Anyone who knows me knows I’m a skeptic to the core. You can make any claim you want, I’ll be polite, but until I see and experience it first hand, I don’t give it much credence; but if, upon further inspection, it is what you say it is, I will defend it to the end. Hence the reason I’ve trained with Guro Inosanto without break since 1993: he’s the real deal, constantly evolving and pushing the edges of himself, his training and his teaching. That mindset also sums up my evolving relationship with “hard style” kettlebell training. As Dr. Mark Cheng, RKC Team Leader and my personal coach, is so fond of reminding me, I initially remarked, what’s the big deal, bells are “just weights.” I’m sure he’s chuckling reading this. Suffice it to say there’s a reason Guro Dan trains “hard style” kettlebells with Pavel weekly, it is the real deal.
I’d met Pavel Tsatsouline a couple times at the Inosanto Academy prior to the RKC and yes, he seemed fit and very polite, but I just didn’t get what the hubbub was all about. No offense to the man who singlehandedly brought kettlebells to the forefront of American strength and conditioning training, but I’ve been around truly world-class martial arts instructors like Guro Dan as my personal teachers for over 15 years, so it takes a bit to impress me. Well, impress he does. Pavel is, in no uncertain terms, a certifiable encyclopedia of strength, conditioning, joint stability, corrective exercise and general fitness, and he implements all of the above in a safe environment! The breadth of his training knowledge is equaled only by his ability to cut to the core of a client’s physical limitations, and his ability to find shortcuts to remedy these limitations is truly uncanny.
Like in so many things that Guro Dan has introduced to those of us at the Academy, he does it in a way where we can decide its value for ourselves and go from there. With over 25 years of martial arts training under my belt and well over a decade of teaching martial arts at the Academy and around the country and Europe as well as Defensive Tactics to numerous US law enforcement and military personnel, longevity is quickly becoming an important part of my training (just like Guro said it would). Kettlebells undoubtedly gives me the ability to make the slide into middle age as enjoyable as possible!

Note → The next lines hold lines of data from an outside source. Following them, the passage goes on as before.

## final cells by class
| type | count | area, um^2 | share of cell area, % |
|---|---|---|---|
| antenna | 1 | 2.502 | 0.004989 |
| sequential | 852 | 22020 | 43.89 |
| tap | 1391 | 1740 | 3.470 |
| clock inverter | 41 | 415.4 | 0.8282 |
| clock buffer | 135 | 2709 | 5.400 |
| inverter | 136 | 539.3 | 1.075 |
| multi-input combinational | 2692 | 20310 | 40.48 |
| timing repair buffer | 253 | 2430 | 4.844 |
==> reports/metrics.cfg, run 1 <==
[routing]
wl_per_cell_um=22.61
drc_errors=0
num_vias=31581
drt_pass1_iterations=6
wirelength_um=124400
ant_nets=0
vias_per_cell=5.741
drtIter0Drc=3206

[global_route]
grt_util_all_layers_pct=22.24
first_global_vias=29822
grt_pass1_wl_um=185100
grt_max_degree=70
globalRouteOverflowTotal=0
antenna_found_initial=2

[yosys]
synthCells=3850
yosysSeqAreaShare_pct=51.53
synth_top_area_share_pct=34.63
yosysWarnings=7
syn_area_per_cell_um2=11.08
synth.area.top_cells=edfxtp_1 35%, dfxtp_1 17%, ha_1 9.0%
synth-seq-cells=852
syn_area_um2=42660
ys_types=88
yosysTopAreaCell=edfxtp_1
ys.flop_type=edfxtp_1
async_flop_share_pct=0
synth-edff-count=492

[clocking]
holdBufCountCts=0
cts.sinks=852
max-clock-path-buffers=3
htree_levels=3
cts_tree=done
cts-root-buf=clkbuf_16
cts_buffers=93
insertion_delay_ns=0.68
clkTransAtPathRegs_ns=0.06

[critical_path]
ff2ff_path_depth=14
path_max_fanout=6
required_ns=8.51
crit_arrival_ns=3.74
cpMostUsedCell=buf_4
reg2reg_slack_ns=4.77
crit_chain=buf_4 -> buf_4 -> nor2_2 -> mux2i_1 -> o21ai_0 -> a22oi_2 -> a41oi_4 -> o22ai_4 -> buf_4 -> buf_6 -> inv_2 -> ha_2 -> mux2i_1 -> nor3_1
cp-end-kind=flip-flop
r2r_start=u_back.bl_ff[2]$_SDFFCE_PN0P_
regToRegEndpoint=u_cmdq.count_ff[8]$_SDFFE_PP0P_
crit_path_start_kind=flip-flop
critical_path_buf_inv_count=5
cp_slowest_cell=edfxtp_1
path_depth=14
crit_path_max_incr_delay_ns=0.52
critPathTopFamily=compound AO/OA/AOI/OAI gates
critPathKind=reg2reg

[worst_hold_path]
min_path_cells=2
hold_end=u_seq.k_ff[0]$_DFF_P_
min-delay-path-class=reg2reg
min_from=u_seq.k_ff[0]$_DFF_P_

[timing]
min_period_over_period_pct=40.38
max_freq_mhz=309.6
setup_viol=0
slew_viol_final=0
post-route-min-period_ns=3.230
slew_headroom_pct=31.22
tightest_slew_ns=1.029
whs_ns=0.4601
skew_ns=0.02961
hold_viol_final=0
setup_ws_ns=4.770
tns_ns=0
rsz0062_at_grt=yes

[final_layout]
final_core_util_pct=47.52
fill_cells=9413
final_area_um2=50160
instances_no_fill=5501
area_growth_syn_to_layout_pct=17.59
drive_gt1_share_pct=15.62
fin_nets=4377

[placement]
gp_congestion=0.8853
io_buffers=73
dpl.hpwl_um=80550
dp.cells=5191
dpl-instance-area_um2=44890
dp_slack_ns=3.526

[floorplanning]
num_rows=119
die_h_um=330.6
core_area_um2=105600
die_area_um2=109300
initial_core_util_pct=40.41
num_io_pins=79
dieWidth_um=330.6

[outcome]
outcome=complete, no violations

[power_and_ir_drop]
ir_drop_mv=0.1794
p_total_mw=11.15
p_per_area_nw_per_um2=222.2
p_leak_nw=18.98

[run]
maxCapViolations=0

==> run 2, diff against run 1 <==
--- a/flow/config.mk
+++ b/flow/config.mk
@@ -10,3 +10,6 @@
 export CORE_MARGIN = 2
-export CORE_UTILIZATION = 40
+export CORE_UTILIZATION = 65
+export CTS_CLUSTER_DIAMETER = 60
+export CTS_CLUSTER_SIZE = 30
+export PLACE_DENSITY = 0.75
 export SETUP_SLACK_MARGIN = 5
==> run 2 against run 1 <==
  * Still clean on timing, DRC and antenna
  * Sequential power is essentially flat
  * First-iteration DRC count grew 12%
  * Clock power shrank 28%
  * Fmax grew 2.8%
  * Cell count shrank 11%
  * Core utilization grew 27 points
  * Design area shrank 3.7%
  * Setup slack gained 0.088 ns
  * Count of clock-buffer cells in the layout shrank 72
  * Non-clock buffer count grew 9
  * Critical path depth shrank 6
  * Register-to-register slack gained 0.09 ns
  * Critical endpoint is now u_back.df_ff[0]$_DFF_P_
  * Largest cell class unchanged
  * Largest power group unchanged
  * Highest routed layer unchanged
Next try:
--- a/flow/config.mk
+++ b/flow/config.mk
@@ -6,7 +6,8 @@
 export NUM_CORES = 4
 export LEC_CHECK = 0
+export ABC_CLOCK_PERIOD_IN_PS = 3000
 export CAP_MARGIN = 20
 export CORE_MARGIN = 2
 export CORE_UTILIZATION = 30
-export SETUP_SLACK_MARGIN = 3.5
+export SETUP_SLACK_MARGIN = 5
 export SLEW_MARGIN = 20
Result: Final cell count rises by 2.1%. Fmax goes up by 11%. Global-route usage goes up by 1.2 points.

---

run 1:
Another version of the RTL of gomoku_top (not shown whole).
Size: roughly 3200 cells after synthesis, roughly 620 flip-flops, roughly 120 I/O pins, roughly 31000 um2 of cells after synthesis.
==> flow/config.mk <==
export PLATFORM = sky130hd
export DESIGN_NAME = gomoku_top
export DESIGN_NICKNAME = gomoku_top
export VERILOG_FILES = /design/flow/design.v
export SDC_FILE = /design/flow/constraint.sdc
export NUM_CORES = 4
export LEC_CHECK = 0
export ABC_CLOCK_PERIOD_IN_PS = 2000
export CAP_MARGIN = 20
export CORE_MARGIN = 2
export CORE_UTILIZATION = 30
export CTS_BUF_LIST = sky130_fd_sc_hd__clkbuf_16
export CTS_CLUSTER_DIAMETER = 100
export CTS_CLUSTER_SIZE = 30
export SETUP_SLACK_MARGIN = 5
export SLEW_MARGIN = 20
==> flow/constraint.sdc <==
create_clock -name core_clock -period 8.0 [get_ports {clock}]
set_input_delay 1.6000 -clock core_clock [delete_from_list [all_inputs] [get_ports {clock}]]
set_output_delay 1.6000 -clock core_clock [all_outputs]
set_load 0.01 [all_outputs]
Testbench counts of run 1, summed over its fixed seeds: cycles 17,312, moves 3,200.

In terms of the RKC weekend itself, I knew it would be physically demanding so I thoroughly prepared for the weekend prior to showing up. Dr. Cheng had all the instructor candidates bleeding in practice so we would merely cry tears of joy those days in August under the hot sun at UCLA. Thanks Doc! That weekend we performed swings, cleans, snatches, dead lifts, and squats by the hundreds. Turkish Get Ups, Goblet Squats, Walking See Saw Presses and Farmer’s Walks completed the training making the 3-day seminar as challenging mentally as it was physically. My numerous years of study under Guro Dan prepared me well for the mental tasks that would come my way at the RKC. I needed every trick I had to keep on point and get the maximum out of the weekend.
There is truly a TON of information passed out at the RKC weekend. Like all seminars with true masters, you get what you’re ready to ingest. I received some wonderful tips on perfecting my squat and my press, as well as corrective measures for saving clients’ lower backs and knees. Just like the new Kali or JF/JKD student who is confused the first time they train with Guro Dan, my first RKC was brain overload. But also like that first seminar with Guro Dan, the RKC was it was also completely outstanding and unforgettable.
Since completing the RKC, I’ve recently begun co-instructing the monthly kettlebell workshops at the Inosanto Academy with Dr. Cheng. I’m also starting a class in Hollywood in the middle of September and I’ll be bringing “hard style” to the Monterey Bay at the end of the month as well. Many thanks to Guro for introducing me to bells, to Pavel for bringing them to the US and to Doc for training me so thoroughly!